- From: Steven Pemberton <steven.pemberton@cwi.nl>
- Date: Fri, 21 Mar 2025 08:22:38 +0000
- To: public-ixml@w3.org
Clearly a use case for the proposed 'not' construction... chapterline: "Chapter ", ~[#a]+. nonchapter: !"Chapter ", ~[#a]+. Steven On Friday 21 March 2025 04:05:45 (+01:00), David Birnbaum wrote: > Dear ixml list, > > Is there a ixml idiom for distinguishing lines of input according to whether they do vs do not begin with a specific multicharacter pattern? For example, given consecutive lines, some of which begin with the string “Chapter “, I’d like recognize <chapterLine> and <nonChapterLine> elements.
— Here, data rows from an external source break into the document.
From an optimization exercise on the open Yosys and OpenROAD flow, aimed at small area and a short achievable clock period; shortcuts taken in it are not production practice.
The RTL was checked by simulation tests, not by an equivalence proof against the original design.
Power and IR drop assume default switching activity.

==> fjord <==
// spi_ram
module spi_ram #(
  parameter int MEM_DEPTH = 256,
  parameter int ADDR_SIZE = 8,
  parameter int TX_CYCLES = 8
) (
  input  logic       clk,
  input  logic       rst_n,
  input  logic [9:0] din,
  input  logic       rx_valid,
  output logic [7:0] dout,
  output logic       tx_valid,
  output logic       err
);
==> module spi_ram, before the edit <==
module spi_ram #(
  parameter int MEM_DEPTH = 256,
  parameter int ADDR_SIZE = 8,
  parameter int TX_CYCLES = 8
) (
  input  logic       clk,
  input  logic       rst_n,
  input  logic [9:0] din,
  input  logic       rx_valid,
  output logic [7:0] dout,
  output logic       tx_valid,
  output logic       err
);
  localparam int DATA_W = 8;
  localparam int CNT_W  = (TX_CYCLES > 1) ? $clog2(TX_CYCLES) : 1;
  localparam logic [CNT_W-1:0] CNT_LOAD = CNT_W'(TX_CYCLES - 1);
  typedef enum logic {IDLE, SEND} tx_state_t;
  logic [DATA_W-1:0]    mem [MEM_DEPTH];
  logic                 rx_valid_d;
  logic [ADDR_SIZE-1:0] wr_addr, rd_addr;
  logic                 wr_addr_vld, rd_addr_vld;
  tx_state_t            state, state_next;
  logic [CNT_W-1:0]     cnt, cnt_next;
  logic                 tx_next, err_next;
  logic                 accept, wr_ok, rd_ok;
  logic [1:0]           cmd;
  assign accept = rx_valid & ~rx_valid_d;
  assign cmd    = din[9:8];
  assign wr_ok  = accept && (cmd == 2'b01) && wr_addr_vld;
  assign rd_ok  = accept && (cmd == 2'b11) && rd_addr_vld && (state == IDLE);
  always_comb begin
    state_next = state;
    cnt_next   = cnt;
    tx_next    = tx_valid;
    err_next   = 1'b0;
    case (state)
      IDLE: begin
        if (rd_ok) begin
          state_next = SEND;
          cnt_next   = CNT_LOAD;
          tx_next    = 1'b1;
        end
      end
      SEND: begin
        if (cnt == '0) begin
          state_next = IDLE;
          tx_next    = 1'b0;
        end else begin
          cnt_next = cnt - CNT_W'(1);
        end
      end
      default: state_next = IDLE;
    endcase
    if (accept) begin
      if (cmd == 2'b01 && !wr_addr_vld)
        err_next = 1'b1;
      if (cmd == 2'b11 && (!rd_addr_vld || state == SEND))
        err_next = 1'b1;
    end
  end
  always_ff @(posedge clk or negedge rst_n) begin
    if (!rst_n) begin
      rx_valid_d   <= 1'b0;
      state        <= IDLE;
      cnt          <= '0;
      tx_valid     <= 1'b0;
      err          <= 1'b0;
      dout         <= '0;
      wr_addr      <= '0;
      rd_addr      <= '0;
      wr_addr_vld  <= 1'b0;
      rd_addr_vld  <= 1'b0;
    end else begin
      rx_valid_d   <= rx_valid;
      state        <= state_next;
      cnt          <= cnt_next;
      tx_valid     <= tx_next;
      err          <= err_next;
      if (accept && cmd == 2'b00) begin
        wr_addr     <= din[ADDR_SIZE-1:0];
        wr_addr_vld <= 1'b1;
      end
      if (accept && cmd == 2'b10) begin
        rd_addr     <= din[ADDR_SIZE-1:0];
        rd_addr_vld <= 1'b1;
      end
      if (rd_ok)
        dout <= mem[rd_addr];
    end
  end
  always_ff @(posedge clk) begin
    if (wr_ok)
      mem[wr_addr] <= din[DATA_W-1:0];
  end
endmodule
clock: 4.5 ns
lec_check: 0
cap_margin: 20
core_margin: 2
core_utilization: 40
slew_margin: 20
run.sh (not shown) runs the stock make flow with config.mk's settings and CLKGATE_MAP_FILE= SYNTH_SCRIPT=/design/flow/synth_recipe.tcl, a recipe that flattens the netlist after the stock synthesis.
==> inputs of violet, as changes to fjord <==
==> flow/design.v (replaced) <==
module spi_ram #(
  parameter int MEM_DEPTH = 256,
  parameter int ADDR_SIZE = 8,
  parameter int TX_CYCLES = 8
) (
  input  logic       clk,
  input  logic       rst_n,
  input  logic [9:0] din,
  input  logic       rx_valid,
  output logic [7:0] dout,
  output logic       tx_valid,
  output logic       err
);
  localparam int DATA_W = 8;
  localparam int CNT_W  = (TX_CYCLES > 1) ? $clog2(TX_CYCLES) : 1;
  localparam logic [CNT_W-1:0] CNT_LOAD = CNT_W'(TX_CYCLES - 1);
  localparam int NPAIR  = MEM_DEPTH / 2;
  localparam int LO_W   = 4;                        
  localparam int GRP    = 1 << LO_W;                
  localparam int NGRP   = MEM_DEPTH / GRP;          
  logic [DATA_W-1:0]    slot_a [NPAIR];
  logic [DATA_W-1:0]    slot_b [NPAIR];
  logic                 ph;
  logic                 wp;                         
  logic [ADDR_SIZE-1:0] wp_addr;
  logic [DATA_W-1:0]    wp_data;
  logic                 wp_land;                    
  logic [DATA_W-1:0]    rd_stage [NGRP];
  logic                 rd_byp;
  logic                 rx_valid_d;
  logic [ADDR_SIZE-1:0] wr_addr, rd_addr;
  logic                 wr_addr_vld, rd_addr_vld;
  logic [CNT_W-1:0]     cnt;
  logic                 accept, wr_ok, rd_ok, rd_bad, wr_bad;
  logic [1:0]           cmd;
  assign accept = rx_valid & ~rx_valid_d;
  assign cmd    = din[9:8];
  assign wr_ok  = accept && (cmd == 2'b01) && wr_addr_vld;
  assign wr_bad = accept && (cmd == 2'b01) && !wr_addr_vld;
  assign rd_ok  = accept && (cmd == 2'b11) && rd_addr_vld && !tx_valid;
  assign rd_bad = accept && (cmd == 2'b11) && (!rd_addr_vld || tx_valid);
  always_ff @(posedge clk or negedge rst_n) begin
    if (!rst_n) begin
      rx_valid_d   <= 1'b0;
      tx_valid     <= 1'b0;
      err          <= 1'b0;
      dout         <= '0;
      wr_addr_vld  <= 1'b0;
      rd_addr_vld  <= 1'b0;
    end else begin
      rx_valid_d   <= rx_valid;
      err          <= wr_bad | rd_bad;
      if (rd_ok)
        tx_valid <= 1'b1;
      else if (cnt == '0)
        tx_valid <= 1'b0;
      if (accept && cmd == 2'b00)
        wr_addr_vld <= 1'b1;
      if (accept && cmd == 2'b10)
        rd_addr_vld <= 1'b1;
      if (rd_ok)
        dout <= rd_byp ? wp_data : rd_stage[rd_addr[ADDR_SIZE-1:LO_W]];
    end
  end
  always_ff @(posedge clk) begin
    if (accept && cmd == 2'b00)
      wr_addr <= din[ADDR_SIZE-1:0];
    if (accept && cmd == 2'b10)
      rd_addr <= din[ADDR_SIZE-1:0];
    if (rd_ok)
      cnt <= CNT_LOAD;
    else if (cnt != '0)
      cnt <= cnt - CNT_W'(1);
  end
  assign wp_land = wp && (wp_addr[0] != ph);
  always_ff @(posedge clk) begin
    ph <= ~ph;
    wp <= wr_ok | (wp & ~wp_land);
    if (wr_ok) begin
      wp_addr <= wr_addr;
      wp_data <= din[DATA_W-1:0];
    end
    for (int p = 0; p < NPAIR; p++) begin
      slot_b[p] <= slot_a[p];
      slot_a[p] <= (wp_land && wp_addr[ADDR_SIZE-1:1] == (ADDR_SIZE-1)'(p)) ? wp_data : slot_b[p];
    end
  end
  logic [ADDR_SIZE-1:0] rd_pos;
  assign rd_pos = {rd_addr[ADDR_SIZE-1:1], rd_addr[0] ^ ph};
  logic [GRP-1:0] lo_sel;
  always_comb
    for (int j = 0; j < GRP; j++)
      lo_sel[j] = (rd_pos[LO_W-1:0] == LO_W'(j));
  always_ff @(posedge clk) begin
    rd_byp <= wp && (wp_addr == rd_addr);
    for (int g = 0; g < NGRP; g++)
      for (int b = 0; b < DATA_W; b++) begin
        logic acc;
        acc = 1'b1;
        for (int j = 0; j < GRP; j++)
          acc &= (j[0] ? slot_b[g*GRP/2 + j/2][b] : slot_a[g*GRP/2 + j/2][b]) | ~lo_sel[j];
        rd_stage[g][b] <= acc;
      end
  end
endmodule
--- a/flow/config.mk
+++ b/flow/config.mk
@@ -9,3 +9,5 @@
 export CORE_MARGIN = 2
-export CORE_UTILIZATION = 40
+export CORE_UTILIZATION = 55
+export CTS_BUF_LIST = sky130_fd_sc_hd__clkbuf_8
+export SETUP_SLACK_MARGIN = 2.2
 export SLEW_MARGIN = 20
==> inputs of garnet, as changes to fjord <==
==> flow/design.v (replaced) <==
module spi_ram #(
  parameter int MEM_DEPTH = 256,
  parameter int ADDR_SIZE = 8,
  parameter int TX_CYCLES = 8
) (
  input  logic       clk,
  input  logic       rst_n,
  input  logic [9:0] din,
  input  logic       rx_valid,
  output logic [7:0] dout,
  output logic       tx_valid,
  output logic       err
);
  localparam int DATA_W = 8;
  localparam int CNT_W  = (TX_CYCLES > 1) ? $clog2(TX_CYCLES) : 1;
  localparam logic [CNT_W-1:0] CNT_LOAD = CNT_W'(TX_CYCLES - 1);
  localparam int NPAIR  = MEM_DEPTH / 2;
  localparam int LO_W   = 5;                        
  localparam int GRP    = 1 << LO_W;                
  localparam int NGRP   = MEM_DEPTH / GRP;          
  logic [DATA_W-1:0]    slot_a [NPAIR];
  logic [DATA_W-1:0]    slot_b [NPAIR];
  logic [1:0]           ring_cnt;
  logic                 ph;
  logic                 wp, wp_dup;                 
  logic [ADDR_SIZE-1:0] wp_addr;
  logic [DATA_W-1:0]    wp_data;
  logic                 wp_land, wp_land_dup;       
  logic [DATA_W-1:0]    wp_ins;                     
  logic [NPAIR-1:0]     land_sel, land_seln;
  logic [DATA_W-1:0]    rd_stage [NGRP];
  logic                 rd_byp, rd_pol;
  logic                 rx_valid_d;
  logic [ADDR_SIZE-1:0] wr_addr, rd_addr;
  logic                 wr_addr_vld, rd_addr_vld;
  logic [CNT_W-1:0]     cnt;
  logic                 accept, wr_ok, rd_ok, rd_bad, wr_bad;
  logic [1:0]           cmd;
  assign accept = rx_valid & ~rx_valid_d;
  assign cmd    = din[9:8];
  assign wr_ok  = accept && (cmd == 2'b01) && wr_addr_vld;
  assign wr_bad = accept && (cmd == 2'b01) && !wr_addr_vld;
  assign rd_ok  = accept && (cmd == 2'b11) && rd_addr_vld && !tx_valid;
  assign rd_bad = accept && (cmd == 2'b11) && (!rd_addr_vld || tx_valid);
  always_ff @(posedge clk or negedge rst_n) begin
    if (!rst_n) begin
      rx_valid_d   <= 1'b0;
      tx_valid     <= 1'b0;
      err          <= 1'b0;
      dout         <= '0;
      wr_addr_vld  <= 1'b0;
      rd_addr_vld  <= 1'b0;
    end else begin
      rx_valid_d   <= rx_valid;
      err          <= wr_bad | rd_bad;
      if (rd_ok)
        tx_valid <= 1'b1;
      else if (cnt == '0)
        tx_valid <= 1'b0;
      if (accept && cmd == 2'b00)
        wr_addr_vld <= 1'b1;
      if (accept && cmd == 2'b10)
        rd_addr_vld <= 1'b1;
      if (rd_ok)
        dout <= rd_byp ? wp_data : (rd_stage[rd_addr[ADDR_SIZE-1:LO_W]] ^ {DATA_W{rd_pol}});
    end
  end
  always_ff @(posedge clk) begin
    if (accept && cmd == 2'b00)
      wr_addr <= din[ADDR_SIZE-1:0];
    if (accept && cmd == 2'b10)
      rd_addr <= din[ADDR_SIZE-1:0];
    if (rd_ok)
      cnt <= CNT_LOAD;
    else if (cnt != '0)
      cnt <= cnt - CNT_W'(1);
  end
  assign ph          = ring_cnt[0];
  assign wp_land     = wp && (wp_addr[0] != ph);
  assign wp_land_dup = wp_dup && (wp_addr[0] != ph);
  assign wp_ins      = ~wp_data ^ {DATA_W{ring_cnt[1] ^ ring_cnt[0] ^ wp_addr[0]}};
  always_comb
    for (int p = 0; p < NPAIR; p++) begin
      land_sel[p]  =   wp_land     && wp_addr[ADDR_SIZE-1:1] == (ADDR_SIZE-1)'(p);
      land_seln[p] = !(wp_land_dup && wp_addr[ADDR_SIZE-1:1] == (ADDR_SIZE-1)'(p));
    end
  always_ff @(posedge clk) begin
    ring_cnt <= ring_cnt + 2'd1;
    wp       <= wr_ok | (wp & ~wp_land);
    wp_dup   <= wr_ok | (wp_dup & ~wp_land_dup);
    if (wr_ok) begin
      wp_addr <= wr_addr;
      wp_data <= din[DATA_W-1:0];
    end
    for (int p = 0; p < NPAIR; p++) begin
      slot_b[p] <= slot_a[p];
      for (int b = 0; b < DATA_W; b++)
        slot_a[p][b] <= ~((slot_b[p][b] | land_sel[p]) & (land_seln[p] | wp_ins[b]));
    end
  end
  logic [ADDR_SIZE-1:0] rd_pos;
  assign rd_pos = {rd_addr[ADDR_SIZE-1:1], rd_addr[0] ^ ph};
  logic [GRP-1:0] lo_sel;
  always_comb
    for (int j = 0; j < GRP; j++)
      lo_sel[j] = (rd_pos[LO_W-1:0] == LO_W'(j));
  always_ff @(posedge clk) begin
    rd_byp <= wp && (wp_addr == rd_addr);
    rd_pol <= ring_cnt[1] ^ (rd_addr[0] & ring_cnt[0]);
    for (int g = 0; g < NGRP; g++)
      for (int b = 0; b < DATA_W; b++) begin
        logic acc;
        acc = 1'b1;
        for (int j = 0; j < GRP; j++)
          acc &= (j[0] ? slot_b[g*GRP/2 + j/2][b] : slot_a[g*GRP/2 + j/2][b]) | ~lo_sel[j];
        rd_stage[g][b] <= acc;
      end
  end
endmodule
--- a/flow/config.mk
+++ b/flow/config.mk
@@ -10,2 +10,6 @@
 export CORE_UTILIZATION = 40
+export CTS_CLUSTER_DIAMETER = 60
+export CTS_CLUSTER_SIZE = 24
+export SETUP_SLACK_MARGIN = 2.2
 export SLEW_MARGIN = 20
+export TNS_END_PERCENT = 0
==> comparison <==
The lowest first-iteration DRC count belongs to fjord, the highest to garnet. The lowest hold slack belongs to fjord, the highest to garnet. Routed wire length: fjord < violet < garnet. The highest die area belongs to fjord, the lowest to violet. The highest power belongs to fjord, the lowest to garnet. Between garnet and fjord, the lower synthesized area is in garnet (gap about 22%, measured against fjord). Between violet and garnet, the lower fmax is in garnet (gap about 9%, measured against garnet). The highest via count belongs to garnet, the lowest to fjord. Of garnet and fjord, garnet has the higher clock skew (gap 0.010 ns). The highest non-clock buffer count belongs to violet, the lowest to garnet.
==> figures <==
|  | garnet | violet | fjord |
|---|---|---|---|
| Result of the run | no timing/DRC/antenna violations | no timing/DRC/antenna violations | no timing/DRC/antenna violations |
| HPWL after DPL | 170100 microns | 158600 microns | 134900 microns |
| Area post-placement | 0.06750 sq mm | 0.07656 sq mm | 0.08706 sq mm |
| NetSw | 7568 uW | 8883 uW | 11850 uW |
| Bufs on Longest Clock Path | 3 | 4 | 3 |
| Clock Network Area Fraction | 0.05206 | 0.07881 | 0.07158 |
| Area fraction of the dominant cell type after synthesis | 0.6664 | 0.5890 | 0.7574 |
| Via count normalized by instance count | 7.133 | 6.551 | 5.722 |
| Worst Hold Class | reg2reg | in2async | in2async |
| Non-clk invs | 10 | 22 | 6 |
| Clock buffer count from CTS | 118 | 366 | 206 |
| Power consumed by combinational cells | 754 uW | 1150 uW | 6730 uW |
| Overall die area | 0.1625 sq mm | 0.1378 sq mm | 0.2066 sq mm |
| CTS clock-pin slew for the worst setup and hold paths | 0.10 ns | 0.07 ns | 0.07 ns |
| Pin count of the biggest net entering global routing | 81 | 130 | 122 |
| Routability congestion estimate from global placement | 0.9727 | 0.9262 | 0.8656 |
| Reported leakage power | 0.02844 uW | 0.03795 uW | 0.03019 uW |
| Routed length on met1 | 107700 microns | 118000 microns | 89260 microns |
| Clock network fraction of total power | 0.382 | 0.450 | 0.374 |
| Share of synthesized area spent on multiplexers | 0.004811 | 0.1997 | 0.1436 |
| Endpoint of the lowest-slack register-to-register path | slot_a[127][7] | slot_a[18][6] | dout[4] |
| Post-synthesis average cell area | 11.34 sq um | 12.18 sq um | 20.31 sq um |

==> afterwards: timing with drivers on the ports <==
No port has a modelled driver above. Below, the same layouts with a new extraction and two added sets of constraints. Step 1 assumes that a clkbuf_16 drives the clock port and a buf_2 every other input. Step 2, shift: input delay + t, output delay - t, t = (earliest + latest rising clock arrival at the registers) / 2. This alone moves slack from input paths to output paths. Three values: ideal, step 1, step 2; two values: the first two.
run | shift t [ns] | setup WS [ns] | worst setup path after step 2
fjord | 0.922 | 0.542 / 0.542 / 0.542 | register to register
violet | 1.107 | 1.985 / 1.902 / 1.610 | input to register
garnet | 0.868 | 1.757 / 1.757 / 1.337 | input to register
After both steps setup and hold are still met in every run listed. For garnet, which loses most, drivers alone change the setup slack by 0.000 ns; drivers and shift together by -0.420 ns.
The former are easy, but I struggle to define a pattern that says “sequence of characters only when the first eight are not the string ‘Chapter ‘“. That is, I don’t know how to match a nonChapterLine without also possibly matching a chapterLine. I can use ~[“C”] to say “any *single* character that isn’t “C”, but a nonChapterLine could begin with “C” (or, for that matter, with “Ch” or “Cha”, etc.). Assuming I can be confident that a nonChapterLine cannot begin with the eight-character sequence “Chapter “, is it possible to construct an unambiguous grammar that will distinguish the two types of lines? > > I can think of workarounds, such as tagging only chapter lines and then managing the untagged stuff between them in a separate pipeline step. But is it possible to tag all lines of either type unambiguously with just a single ixml grammar? Thank you for any suggestions. > > Sincerely, > > David >
Received on Friday, 21 March 2025 08:22:44 UTC